The question of whether central banks should use their vast bond-buying programmes to fight climate change by selling the bonds of the heaviest carbon emitters and buying more green bonds is one of the most contentious areas of monetary policy.
Only seven respondents to the NGFS survey said they were “not currently considering taking climate-related measures”. Most of those considering action said it was aimed at “mitigation of financial risks stemming from exposures to climate-related risks on their balance sheets”.
But when asked if they had considered implementing measures to protect themselves from climate risk or to proactively support the transition to a low-carbon economy, more than half said they had not. The main obstacle to potential action identified by most of the respondents was “the risk of creating financial distortions”.
Clemens Fuest, head of the Ifo Institute in Munich, said it would be “very bad economic policy to use this as the basis for steering capital flows in an economy” adding that it would be tantamount to “a centrally planned economy”.
Most of the central banks surveyed by the NGFS said there needed to be better disclosure of climate risks by commercial lenders and bond issuers as well as more international co-ordination before they could take action in this area.
“The vast majority of central banks participating in our survey see scope for adjusting their operational frameworks to reflect climate-related risks,” said Sabine Mauderer, a Bundesbank executive who oversaw the NGFS survey. “Though central banks are clearly sensitive to climate risks, the implementation of specific measures is still at an early stage.”
Christine Lagarde, the European Central Bank president, has promised to make tackling climate change a key part of its strategy review, which is due to be completed next year.
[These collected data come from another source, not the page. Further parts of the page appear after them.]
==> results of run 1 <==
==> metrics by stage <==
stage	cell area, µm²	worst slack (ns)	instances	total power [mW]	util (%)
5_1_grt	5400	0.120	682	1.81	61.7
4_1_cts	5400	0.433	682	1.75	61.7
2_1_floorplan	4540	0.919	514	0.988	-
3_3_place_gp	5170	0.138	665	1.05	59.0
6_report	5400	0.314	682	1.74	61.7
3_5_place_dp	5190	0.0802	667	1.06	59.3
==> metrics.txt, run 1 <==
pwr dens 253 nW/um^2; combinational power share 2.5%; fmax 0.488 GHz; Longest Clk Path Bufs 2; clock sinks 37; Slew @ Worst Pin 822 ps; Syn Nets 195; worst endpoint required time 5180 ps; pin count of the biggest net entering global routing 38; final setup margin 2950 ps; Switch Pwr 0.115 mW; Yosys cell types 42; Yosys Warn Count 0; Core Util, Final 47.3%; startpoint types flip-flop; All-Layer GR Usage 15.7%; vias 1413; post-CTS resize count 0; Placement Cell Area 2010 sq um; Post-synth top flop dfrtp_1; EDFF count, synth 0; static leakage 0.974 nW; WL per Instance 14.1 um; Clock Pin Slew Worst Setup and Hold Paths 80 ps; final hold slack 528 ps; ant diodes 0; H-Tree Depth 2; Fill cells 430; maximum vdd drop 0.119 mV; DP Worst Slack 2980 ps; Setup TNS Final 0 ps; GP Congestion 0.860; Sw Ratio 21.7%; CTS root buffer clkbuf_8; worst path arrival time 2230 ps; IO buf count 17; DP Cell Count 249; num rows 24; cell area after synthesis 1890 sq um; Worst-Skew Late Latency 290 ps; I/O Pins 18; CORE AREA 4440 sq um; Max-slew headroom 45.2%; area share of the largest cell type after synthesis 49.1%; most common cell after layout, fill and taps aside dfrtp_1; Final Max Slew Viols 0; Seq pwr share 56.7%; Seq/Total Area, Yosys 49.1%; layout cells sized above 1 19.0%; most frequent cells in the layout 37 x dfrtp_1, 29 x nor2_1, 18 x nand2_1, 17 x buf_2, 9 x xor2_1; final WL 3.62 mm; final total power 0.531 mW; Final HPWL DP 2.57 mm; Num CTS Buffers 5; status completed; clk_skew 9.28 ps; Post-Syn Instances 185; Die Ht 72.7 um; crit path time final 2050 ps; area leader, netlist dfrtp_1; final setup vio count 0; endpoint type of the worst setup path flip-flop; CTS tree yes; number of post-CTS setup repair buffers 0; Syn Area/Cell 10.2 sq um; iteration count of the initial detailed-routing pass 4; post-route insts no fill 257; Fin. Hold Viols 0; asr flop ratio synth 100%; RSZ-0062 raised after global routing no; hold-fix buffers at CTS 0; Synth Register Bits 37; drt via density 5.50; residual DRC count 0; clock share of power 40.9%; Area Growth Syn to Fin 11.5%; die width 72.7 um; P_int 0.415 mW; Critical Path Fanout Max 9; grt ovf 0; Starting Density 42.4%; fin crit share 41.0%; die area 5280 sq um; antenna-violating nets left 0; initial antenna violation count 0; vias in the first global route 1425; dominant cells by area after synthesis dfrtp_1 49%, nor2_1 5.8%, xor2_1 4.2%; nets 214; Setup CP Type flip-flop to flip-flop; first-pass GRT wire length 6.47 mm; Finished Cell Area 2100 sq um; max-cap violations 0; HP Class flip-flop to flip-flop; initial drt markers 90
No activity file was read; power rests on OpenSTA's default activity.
File: config.mk
export PLATFORM = sky130hd
export DESIGN_NAME = pc_sequencer
export DESIGN_NICKNAME = d
export VERILOG_FILES = /design/src/rtl/pc_sequencer.sv
export SDC_FILE = /design/constraint.sdc
export NUM_CORES = 1
export LEC_CHECK = 0
export BUFFER_PORTS_ARGS = -buffer_cell sky130_fd_sc_hd__buf_2
export CAP_MARGIN = 20
export CORE_ASPECT_RATIO = 0.6
export CORE_UTILIZATION = 25
export CTS_BUF_LIST = sky130_fd_sc_hd__clkbuf_4
export DETAILED_ROUTE_END_ITERATION = 16
export GPL_TIMING_DRIVEN = 0
export PLACE_DENSITY_LB_ADDON = 0.12
export REMOVE_ABC_BUFFERS = 1
export SYNTH_ARGS = -nofsm -noshare
export SYNTH_HDL_FRONTEND = slang
export SYNTH_SLANG_ARGS = --single-unit
File: constraint.sdc
create_clock -name clk -period 5.1 [get_ports clk]
set_input_delay 1.02 -clock clk [delete_from_list [all_inputs] [get_ports clk]]
set_output_delay 1.02 -clock clk [all_outputs]
set_load 0.005 [all_outputs]
$ cat config.mk
export PLATFORM = sky130hd
export DESIGN_NAME = rv_ctl_hs
export DESIGN_NICKNAME = d
export VERILOG_FILES = /design/src/rtl/rv_ctl_hs.sv
export SDC_FILE = /design/constraint.sdc
export NUM_CORES = 1
export LEC_CHECK = 0
export CAP_MARGIN = 20
export CORE_MARGIN = 10
export CORE_UTILIZATION = 52
export DETAILED_ROUTE_END_ITERATION = 8
export PLACE_DENSITY = 0.84
export SLEW_MARGIN = 20
export SYNTH_ARGS = -nofsm -noshare
export SYNTH_HDL_FRONTEND = slang
export SYNTH_SLANG_ARGS = --single-unit
$ cat constraint.sdc
create_clock -name clk -period 8.19 [get_ports clk]
set_clock_uncertainty 0.05 [all_clocks]
set_input_delay 2.457 -clock clk [delete_from_list [all_inputs] [get_ports clk]]
set_output_delay 2.457 -clock clk [all_outputs]
set_load 0.01 [all_outputs]
$ cat src/rtl/rv_ctl_hs.sv
// rv_ctl_hs: multicycle RV32-subset control FSM with a memory ready/req handshake,
// sticky illegal/timeout flags and a retired-instruction counter.
module rv_ctl_hs #(
    parameter int unsigned MEM_TMO = 16,
    parameter int unsigned CNT_W   = 32
) (
    input  logic             clk,
    input  logic             rst,
    input  logic [31:0]      instr,
    input  logic             zero,
    input  logic             mem_ready,
    output logic             mem_req,
    output logic             memrw,
    output logic [1:0]       pcsource,
    output logic             pcwrite,
    output logic             pccen,
    output logic             irwrite,
    output logic             mdrwrite,
    output logic             regwen,
    output logic [1:0]       wbsel,
    output logic [2:0]       immsel,
    output logic [1:0]       asel,
    output logic [1:0]       bsel,
    output logic [3:0]       alusel,
    output logic             illegal,
    output logic             timeout,
    output logic             halted,
    output logic [CNT_W-1:0] instret
);
    localparam int unsigned WAIT_W = $clog2(MEM_TMO + 1) + 1;

    localparam logic [6:0] OPC_LOAD   = 7'b0000011;
    localparam logic [6:0] OPC_STORE  = 7'b0100011;
    localparam logic [6:0] OPC_OPIMM  = 7'b0010011;
    localparam logic [6:0] OPC_OP     = 7'b0110011;
    localparam logic [6:0] OPC_LUI    = 7'b0110111;
    localparam logic [6:0] OPC_BRANCH = 7'b1100011;
    localparam logic [6:0] OPC_JAL    = 7'b1101111;
    localparam logic [6:0] OPC_JALR   = 7'b1100111;

    localparam logic [1:0] PC_ALU     = 2'd1;
    localparam logic [1:0] PC_ALU_CLR = 2'd2;
    localparam logic [1:0] WB_PC      = 2'd0;
    localparam logic [1:0] WB_ALU     = 2'd1;
    localparam logic [1:0] WB_MDR     = 2'd2;
    localparam logic [2:0] IMM_I      = 3'd0;
    localparam logic [2:0] IMM_S      = 3'd1;
    localparam logic [2:0] IMM_B      = 3'd2;
    localparam logic [2:0] IMM_J      = 3'd3;
    localparam logic [2:0] IMM_U      = 3'd4;
    localparam logic [1:0] A_REG      = 2'd0;
    localparam logic [1:0] A_PCC      = 2'd1;
    localparam logic [1:0] A_ZERO     = 2'd2;
    localparam logic [1:0] B_REG      = 2'd0;
    localparam logic [1:0] B_IMM      = 2'd1;
    localparam logic [3:0] ALU_ADD    = 4'b0000;
    localparam logic [3:0] ALU_SUB    = 4'b0001;

    typedef enum logic [3:0] {
        FETCH, DECODE, ADDR, MEM_RD, MEM_WB, MEM_WR,
        ALU_EXEC, ALU_WB, BRANCH, JAL_EX, JALR_EX, HALT
    } state_t;

    state_t             state, state_n;
    logic [WAIT_W-1:0]  wait_cnt;
    logic [CNT_W-1:0]   instret_q;
    logic               illegal_q, timeout_q;
    logic               set_illegal, set_timeout, retire;
    logic               mem_state, wait_last;

    logic [6:0] opcode;
    logic [2:0] funct3;
    logic       is_lw, is_sw, is_opimm, is_op, is_lui, is_br, is_jal, is_jalr;
    logic       unused_instr;

    assign opcode   = instr[6:0];
    assign funct3   = instr[14:12];
    assign is_lw    = (opcode == OPC_LOAD)  && (funct3 == 3'b010);
    assign is_sw    = (opcode == OPC_STORE) && (funct3 == 3'b010);
    assign is_opimm = (opcode == OPC_OPIMM);
    assign is_op    = (opcode == OPC_OP);
    assign is_lui   = (opcode == OPC_LUI);
    assign is_br    = (opcode == OPC_BRANCH) && (funct3[2:1] == 2'b00);
    assign is_jal   = (opcode == OPC_JAL);
    assign is_jalr  = (opcode == OPC_JALR) && (funct3 == 3'b000);
    assign unused_instr = &{1'b0, instr[31], instr[29:15], instr[11:7]};

    assign mem_state = (state == FETCH) || (state == MEM_RD) || (state == MEM_WR);
    // This cycle would push the wait count to MEM_TMO without a response.
    assign wait_last = (MEM_TMO != 0) && (32'(wait_cnt) == (MEM_TMO - 32'd1));

    always_comb begin
        state_n     = state;
        set_illegal = 1'b0;
        set_timeout = 1'b0;
        mem_req     = 1'b0;
        memrw       = 1'b0;
        pcsource    = 2'd0;
        pcwrite     = 1'b0;
        pccen       = 1'b0;
        irwrite     = 1'b0;
        mdrwrite    = 1'b0;
        regwen      = 1'b0;
        wbsel       = WB_PC;
        immsel      = IMM_I;
        asel        = A_REG;
        bsel        = B_REG;
        alusel      = ALU_ADD;
        halted      = 1'b0;

        case (state)
            FETCH: begin
                mem_req = 1'b1;
                if (mem_ready) begin
                    irwrite = 1'b1;
                    pcwrite = 1'b1;
                    pccen   = 1'b1;
                    state_n = DECODE;
                end else if (wait_last) begin
                    mem_req     = 1'b0;
                    set_timeout = 1'b1;
                    state_n     = HALT;
                end
            end
            DECODE: begin
                immsel = IMM_B;
                asel   = A_PCC;
                bsel   = B_IMM;
                if (is_lw || is_sw || is_opimm) state_n = ADDR;
                else if (is_op || is_lui)       state_n = ALU_EXEC;
                else if (is_br)                 state_n = BRANCH;
                else if (is_jal)                state_n = JAL_EX;
                else if (is_jalr)               state_n = JALR_EX;
                else begin
                    set_illegal = 1'b1;
                    state_n     = HALT;
                end
            end
            ADDR: begin
                bsel   = B_IMM;
                immsel = is_sw ? IMM_S : IMM_I;
                if (is_opimm && (funct3 == 3'b101)) alusel = {funct3, instr[30]};
                if (is_lw)      state_n = MEM_RD;
                else if (is_sw) state_n = MEM_WR;
                else            state_n = ALU_WB;
            end
            MEM_RD: begin
                mem_req = 1'b1;
                if (mem_ready) begin
                    mdrwrite = 1'b1;
                    state_n  = MEM_WB;
                end else if (wait_last) begin
                    mem_req     = 1'b0;
                    set_timeout = 1'b1;
                    state_n     = HALT;
                end
            end
            MEM_WR: begin
                mem_req = 1'b1;
                memrw   = 1'b1;
                if (mem_ready) begin
                    state_n = FETCH;
                end else if (wait_last) begin
                    mem_req     = 1'b0;
                    memrw       = 1'b0;
                    set_timeout = 1'b1;
                    state_n     = HALT;
                end
            end
            MEM_WB: begin
                regwen  = 1'b1;
                wbsel   = WB_MDR;
                state_n = FETCH;
            end
            ALU_EXEC: begin
                if (is_lui) begin
                    asel   = A_ZERO;
                    bsel   = B_IMM;
                    immsel = IMM_U;
                end else begin
                    alusel = {funct3, instr[30]};
                end
                state_n = ALU_WB;
            end
            ALU_WB: begin
                regwen  = 1'b1;
                wbsel   = WB_ALU;
                state_n = FETCH;
            end
            BRANCH: begin
                alusel   = ALU_SUB;
                pcsource = PC_ALU;
                pcwrite  = (funct3[0] == 1'b0) ? zero : ~zero;
                state_n  = FETCH;
            end
            JAL_EX: begin
                asel     = A_PCC;
                bsel     = B_IMM;
                immsel   = IMM_J;
                pcsource = PC_ALU;
                pcwrite  = 1'b1;
                regwen   = 1'b1;
                wbsel    = WB_PC;
                state_n  = FETCH;
            end
            JALR_EX: begin
                bsel     = B_IMM;
                pcsource = PC_ALU_CLR;
                pcwrite  = 1'b1;
                regwen   = 1'b1;
                wbsel    = WB_PC;
                state_n  = FETCH;
            end
            HALT: halted = 1'b1;
            default: state_n = HALT;
        endcase

        retire  = (state != FETCH) && (state_n == FETCH);
        illegal = illegal_q;
        timeout = timeout_q;
        instret = instret_q;

        // Reset silences every output in the cycle it is applied.
        if (rst) begin
            set_illegal = 1'b0;
            set_timeout = 1'b0;
            retire      = 1'b0;
            mem_req     = 1'b0;
            memrw       = 1'b0;
            pcsource    = 2'd0;
            pcwrite     = 1'b0;
            pccen       = 1'b0;
            irwrite     = 1'b0;
            mdrwrite    = 1'b0;
            regwen      = 1'b0;
            wbsel       = 2'd0;
            immsel      = 3'd0;
            asel        = 2'd0;
            bsel        = 2'd0;
            alusel      = 4'd0;
            halted      = 1'b0;
            illegal     = 1'b0;
            timeout     = 1'b0;
            instret     = '0;
        end
    end

    always_ff @(posedge clk) begin
        if (rst) state <= FETCH;
        else     state <= state_n;
    end

    // Wait counter restarts on entry to any state that waits on memory.
    always_ff @(posedge clk) begin
        if (rst) begin
            wait_cnt <= '0;
        end else if ((state_n != state) &&
                     ((state_n == FETCH) || (state_n == MEM_RD) || (state_n == MEM_WR))) begin
            wait_cnt <= '0;
        end else if (mem_state && !mem_ready) begin
            wait_cnt <= wait_cnt + WAIT_W'(1);
        end
    end

    always_ff @(posedge clk) begin
        if (rst) begin
            illegal_q <= 1'b0;
            timeout_q <= 1'b0;
            instret_q <= '0;
        end else begin
            if (set_illegal) illegal_q <= 1'b1;
            if (set_timeout) timeout_q <= 1'b1;
            if (retire)      instret_q <= instret_q + CNT_W'(1);
        end
    end

endmodule
--- config.mk ---
export PLATFORM = sky130hd
export DESIGN_NAME = ma_mem_ctrl
export DESIGN_NICKNAME = d
export VERILOG_FILES = /design/src/rtl/ma_mem_ctrl.sv
export SDC_FILE = /design/constraint.sdc
export NUM_CORES = 1
export LEC_CHECK = 0
export CORE_MARGIN = 8
export CORE_UTILIZATION = 45
export DETAILED_ROUTE_END_ITERATION = 10
export GPL_TIMING_DRIVEN = 1
export HOLD_SLACK_MARGIN = 0.03
export PLACE_DENSITY = 0.87
export SLEW_MARGIN = 10
export SYNTH_ARGS = -nofsm -noshare
export SYNTH_HDL_FRONTEND = slang
export SYNTH_SLANG_ARGS = --single-unit
--- constraint.sdc ---
create_clock -name clk -period 3.6 [get_ports clk]
set_clock_uncertainty 0.2 [all_clocks]
set_input_delay 0.54 -clock clk [delete_from_list [all_inputs] [get_ports clk]]
set_output_delay 0.54 -clock clk [all_outputs]
set_load 0.005 [all_outputs]
--- src/rtl/ma_mem_ctrl.sv ---
// RV32I memory-access-stage controller: req/ack sequencing, alignment checks, strobes and load formatting.
// Define MA_PERF_CNT_EN to build the stall/access performance counters.
module ma_mem_ctrl #(
    parameter int unsigned TIMEOUT_CYCLES = 255,
    parameter int unsigned TIMEOUT_W      = 8
) (
    input  logic        clk,
    input  logic        reset_n,
    input  logic        ma_valid,
    input  logic        Load_in,
    input  logic        MemRW_in,
    input  logic [2:0]  funct3_in,
    input  logic [31:0] ALU_Result_in,
    input  logic [31:0] DataB_in,
    output logic        mem_req,
    output logic        mem_we,
    output logic [31:0] mem_addr,
    output logic [31:0] mem_wdata,
    output logic [3:0]  mem_wstrb,
    input  logic        mem_ack,
    input  logic [31:0] mem_rdata,
    output logic        stall,
    output logic [31:0] load_data,
    output logic        load_valid,
    output logic        misalign_err,
    output logic        bus_err,
    output logic        wb_kill,
    output logic [31:0] perf_stall_cnt,
    output logic [31:0] perf_access_cnt
);

    localparam int unsigned XLEN = 32;
    localparam int unsigned SW   = XLEN / 8;

    typedef enum logic [1:0] {
        IDLE   = 2'd0,
        ACCESS = 2'd1,
        DONE   = 2'd2
    } state_t;

    state_t               state;
    logic [TIMEOUT_W-1:0] to_cnt;
    logic                 is_load_q;
    logic [2:0]           f3_q;
    logic [1:0]           off_q;

    logic                 acc;
    logic                 is_store;
    logic                 bad;
    logic                 start;
    logic [1:0]           off;
    logic [SW-1:0]        wstrb_c;
    logic [XLEN-1:0]      wdata_c;
    logic [XLEN-1:0]      fmt_c;
    logic                 timeout_hit;

    assign off         = ALU_Result_in[1:0];
    assign is_store    = MemRW_in;
    assign acc         = ma_valid & (Load_in | MemRW_in);
    assign start       = (state == IDLE) & acc & ~bad;
    assign timeout_hit = (to_cnt == TIMEOUT_W'(TIMEOUT_CYCLES - 1));

    // Alignment and encoding legality; a store never takes the unsigned encodings.
    always_comb begin
        bad = 1'b0;
        if (funct3_in[1:0] == 2'b01 && off[0]) bad = 1'b1;
        if (funct3_in[1:0] == 2'b10 && off != 2'b00) bad = 1'b1;
        if (funct3_in == 3'b011 || funct3_in[2:1] == 2'b11) bad = 1'b1;
        if (is_store && funct3_in[2]) bad = 1'b1;
    end

    // Byte-lane strobes and store-data replication.
    always_comb begin
        wstrb_c = 4'b1111;
        wdata_c = DataB_in;
        if (is_store) begin
            case (funct3_in[1:0])
                2'b00: begin
                    wstrb_c = 4'(4'b0001 << off);
                    wdata_c = {4{DataB_in[7:0]}};
                end
                2'b01: begin
                    wstrb_c = 4'(4'b0011 << off);
                    wdata_c = {2{DataB_in[15:0]}};
                end
                default: begin
                    wstrb_c = 4'b1111;
                    wdata_c = DataB_in;
                end
            endcase
        end
    end

    // Lane select and extension of the returned word.
    always_comb begin
        logic [7:0]  b;
        logic [15:0] h;
        case (off_q)
            2'd0:    b = mem_rdata[7:0];
            2'd1:    b = mem_rdata[15:8];
            2'd2:    b = mem_rdata[23:16];
            default: b = mem_rdata[31:24];
        endcase
        h = off_q[1] ? mem_rdata[31:16] : mem_rdata[15:0];
        case (f3_q)
            3'b000:  fmt_c = {{24{b[7]}}, b};
            3'b100:  fmt_c = {24'd0, b};
            3'b001:  fmt_c = {{16{h[15]}}, h};
            3'b101:  fmt_c = {16'd0, h};
            default: fmt_c = mem_rdata;
        endcase
    end

    // Reset forces stall low at once, even while an access is being presented.
    assign stall = reset_n & ((state == ACCESS) | start);

    always_ff @(posedge clk or negedge reset_n) begin
        if (!reset_n) begin
            state        <= IDLE;
            to_cnt       <= '0;
            is_load_q    <= 1'b0;
            f3_q         <= 3'd0;
            off_q        <= 2'd0;
            mem_req      <= 1'b0;
            mem_we       <= 1'b0;
            mem_addr     <= '0;
            mem_wdata    <= '0;
            mem_wstrb    <= '0;
            load_data    <= '0;
            load_valid   <= 1'b0;
            misalign_err <= 1'b0;
            bus_err      <= 1'b0;
            wb_kill      <= 1'b0;
        end else begin
            load_valid   <= 1'b0;
            misalign_err <= 1'b0;
            bus_err      <= 1'b0;
            wb_kill      <= 1'b0;
            case (state)
                IDLE: begin
                    if (acc && bad) begin
                        misalign_err <= 1'b1;
                        wb_kill      <= 1'b1;
                    end else if (start) begin
                        mem_req   <= 1'b1;
                        mem_we    <= is_store;
                        mem_addr  <= {ALU_Result_in[31:2], 2'b00};
                        mem_wdata <= wdata_c;
                        mem_wstrb <= wstrb_c;
                        is_load_q <= ~is_store;
                        f3_q      <= funct3_in;
                        off_q     <= off;
                        to_cnt    <= '0;
                        state     <= ACCESS;
                    end
                end
                ACCESS: begin
                    to_cnt <= to_cnt + TIMEOUT_W'(1);
                    if (mem_ack) begin
                        mem_req <= 1'b0;
                        mem_we  <= 1'b0;
                        if (is_load_q) begin
                            load_data  <= fmt_c;
                            load_valid <= 1'b1;
                        end
                        state <= DONE;
                    end else if (timeout_hit) begin
                        mem_req   <= 1'b0;
                        mem_we    <= 1'b0;
                        load_data <= '0;
                        bus_err   <= 1'b1;
                        wb_kill   <= 1'b1;
                        state     <= DONE;
                    end
                end
                DONE: begin
                    to_cnt <= '0;
                    state  <= IDLE;
                end
                default: state <= IDLE;
            endcase
        end
    end

`ifdef MA_PERF_CNT_EN
    // Free-running performance counters, wrapping at 2^32.
    always_ff @(posedge clk or negedge reset_n) begin
        if (!reset_n) begin
            perf_stall_cnt  <= '0;
            perf_access_cnt <= '0;
        end else begin
            if (stall) perf_stall_cnt <= perf_stall_cnt + 32'd1;
            if (start) perf_access_cnt <= perf_access_cnt + 32'd1;
        end
    end
`else
    assign perf_stall_cnt  = '0;
    assign perf_access_cnt = '0;
`endif

endmodule

==> out/metrics.cfg <==
[clock_tree]
clkTransAtPathRegs_ps = 50
clk_path_buf_depth = 2
insertion_delay_ps = 410
cts-root-buf = clkbuf_16
cts-hold-fix-buffers = 0
cts_buffers = 17
cts_tree = built
clock-sinks = 120
cts_resized = 0
cts_setup_buffers = 0
htree_levels = 4

[detailed_routing]
wl_met3_mm = 2.256
drtIter0Drc = 339
postRouteAntennaNets = 0
via_count = 4634
dr_wl_met2_mm = 8.635
drc = 0
dr.max_layer_used = met4
wl_mm = 17.25
drtPass1Iterations = 5
wire_per_inst_um = 18.97
viasPerCell = 5.098
wl_met1_mm = 6.063

[timing]
worst_pin_slew_ps = 1116
timing.final.crit_period_ps = 3064
slew_viol_final = 0
finalCritPeriodShare = 0.8511
finalWorstSetupSlack_ps = 536.1
fin_setup_tns_ps = 0
slew_headroom = 0.2532
fmax_ghz = 0.3264
finalHoldViolations = 0
setup_viol = 0
rsz0062_at_grt = false

[worst_setup_path]
path_max_fanout = 8
regToRegEndpoint = mem_wdata[2]
worst_setup_path_start_kind = input pin
r2r_cells = 4
critical_path_class = input pin to primary output
r2r-start = state[0]
timing.critical_path.required_ps = 2860
arrival_ps = 2320
reg2reg_slack_ps = 1040
crit_path_end_kind = primary output

[pwr]
clock_power_share = 0.300
internal_power_mw = 4.205
switching_power_mw = 1.596
p_per_area_mw_per_mm2 = 687.7
pwr-share-seq = 0.372
vdd_ir_drop_max_mv = 0.3329
switching_share = 0.2752
p_comb_frac = 0.328
p_total_mw = 5.801
p_leak_nw = 3.711

[global_route]
grt_pass1_wl_mm = 25.96
grt_usage = 0.2008
antenna_found_initial = 0
grt_max_degree = 104
grt_pass1_vias = 4855
overflow = 0

[run_status]
status = finished, final reports clean

[cells_and_area]
final_cell_mix = clkdlybuf4s50_1 (208), dfrtp_1 (120), conb_1 (66)
finalInstanceArea_mm2 = 0.008436
syn_to_final_growth_pct = 43.51
final_nets = 832
layout-drive-gt1-share = 0.1153
final_common_cell = clkdlybuf4s50_1
num_antenna_cells = 0

[synth]
synth_top_cell_area_share = 0.5109
synth_ff_type = dfrtp_1
synth_area_leaders = dfrtp_1 (51%), buf_4 (8.4%), mux2_2 (7.7%)
synth-edff-count = 0
synthArstFlopShare = 1.000
syn_avg_cell_area_um2 = 11.26
yosysSeqAreaShare = 0.5109
ys_seq_elements = 120
synthDistinctLibCells = 46
synth_area_leader_cell = dfrtp_1
yosys_warnings = 0
syn_area_mm2 = 0.005878
netlist_instances = 522

[floorplan]
pin_count = 276
std_cell_rows = 41
core_area_mm2 = 0.01267
start_util = 0.4639
die_x_um = 130.3
die_h_um = 130.3
dieArea_mm2 = 0.01698

[flow_run]
drv_cap = 0

[placed_design]
place_area_mm2 = 0.007833
port_buffers = 209
post-dp-hpwl_mm = 13.20
gp_congestion = 0.8734
place_ws_ps = 447.1

[min_path]
hold_path_class = input pin to asynchronous set/reset pin

==> metrics by stage <==
stage	std cells	hold WS [ps]	utilization
floorplan	587	44.41	-
global placement	878	260.1	0.6182
detailed placement	878	268.8	0.6182
CTS	909	47.00	0.6657
global route	909	86.29	0.6657
finish	909	36.71	0.6657
==> routing by layer <==
metal,global-route usage,vias to the layer above
met2,0.3419,244
li1,-,2132
met3,0.1024,26
met4,0.07582,0
met1,0.2073,2232
met5,0,-
==> cell type report <==
| type | count | area [um^2] |
|---|---|---|
| clock buffers | 22 | 454.2 |
| clock inverters | 9 | 148.9 |
| fillers | 965 | 4235 |
| inverters | 6 | 22.52 |
| multi-input cells | 364 | 2450 |
| flip-flops and latches | 120 | 3003 |
| well taps | 172 | 215.2 |
| repair buffers | 216 | 2142 |
==> state kept, by name, indices dropped and copies added, names as in the netlist, 2 cells and up <==
signal,count
mem_wdata,32
mem_wstrb,4
mem_addr,30
load_data,32
off_q,2
to_cnt,8
state,2
f3_q,3
==> cells in the mapped netlist, drive strengths merged (2+ instances only) <==
| library cell | count |
|---|---|
| a21boi | 2 |
| nor2 | 43 |
| nor3b | 2 |
| o31ai | 14 |
| nand2 | 34 |
| o21ai | 27 |
| nand4b | 2 |
| o211ai | 2 |
| buf | 82 |
| ha | 2 |
| nand4 | 3 |
| nand2b | 4 |
| or2 | 2 |
| mux2i | 13 |
| dfrtp | 120 |
| a211oi | 8 |
| clkbuf | 15 |
| o2bb2ai | 9 |
| nor4 | 2 |
| o21a | 3 |
| a21oi | 12 |
| inv | 6 |
| a22o | 8 |
| mux2 | 50 |
| nor3 | 6 |
| a21o | 2 |
| a221o | 23 |
| nor2b | 12 |
| xnor2 | 6 |
==> worst max path at each step <==
stage               cells past startpoint             start            to
finish                                  5  ALU_Result_in[0]         stall
global route                            5  ALU_Result_in[0]         stall
CTS                                     5  ALU_Result_in[0]         stall
detailed placement                      5  ALU_Result_in[0]  mem_wdata[2]
global placement                        5  ALU_Result_in[1]  mem_wdata[2]
floorplan                               6  ALU_Result_in[0]         stall
==> critical path, stage by stage <==
cell and delay [ps]:
clkdlybuf4s50_1 540, nor4_1 370, o211ai_1 140, a21boi_0 190, clkdlybuf4s50_1 550
==> logic make-up (layout without fill, tap and decap cells) <==
logic type	Yosys count	count (layout)	synth area share
AOI/OAI and AO/OA	112	112	0.1445
xor gates and xnor gates	7	7	0.01043
adders and majority gates	2	2	0.004256
buffers and inverters	103	253	0.1143
DFF	120	120	0.5109
muxes	64	64	0.1218
other	1	66	0.0006380
and+or+nand+nor	113	113	0.09323
==> power groups by stage <==
stage	combinational, mW	clock, mW	sequential, mW
4_1_cts	1.92	1.77	2.16
3_5_place_dp	1.91	0	2.17
6_report	1.90	1.74	2.16
2_1_floorplan	0.757	0	2.12
3_3_place_gp	1.86	0	2.14
5_1_grt	2.05	1.83	2.22
No activity file was read; power rests on OpenSTA's default activity.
Environmental campaigners have accused the ECB of reinforcing the market’s bias in favour of heavy carbon-emitters such as oil and gas companies, utilities and airlines because these sectors issue more bonds than most others.
Ms Lagarde has said central bankers should “ask themselves” if they are taking “excessive risk” by trusting investors to price environmental issues. She said the ECB would consider ditching the “market neutrality” principle that means it always buys bonds in proportion to the overall market.
However, this was rejected by Jens Weidmann, head of Germany’s central bank and a member of the ECB governing council, who wrote in the Financial Times last month that “it is not up to us to correct market distortions and political actions or omissions”.
Mr Weidmann added that the ECB “should consider only purchasing securities or accepting them as collateral for monetary policy purposes if their issuers meet certain climate-related reporting obligations”, as well as only using credit ratings that incorporate climate risks.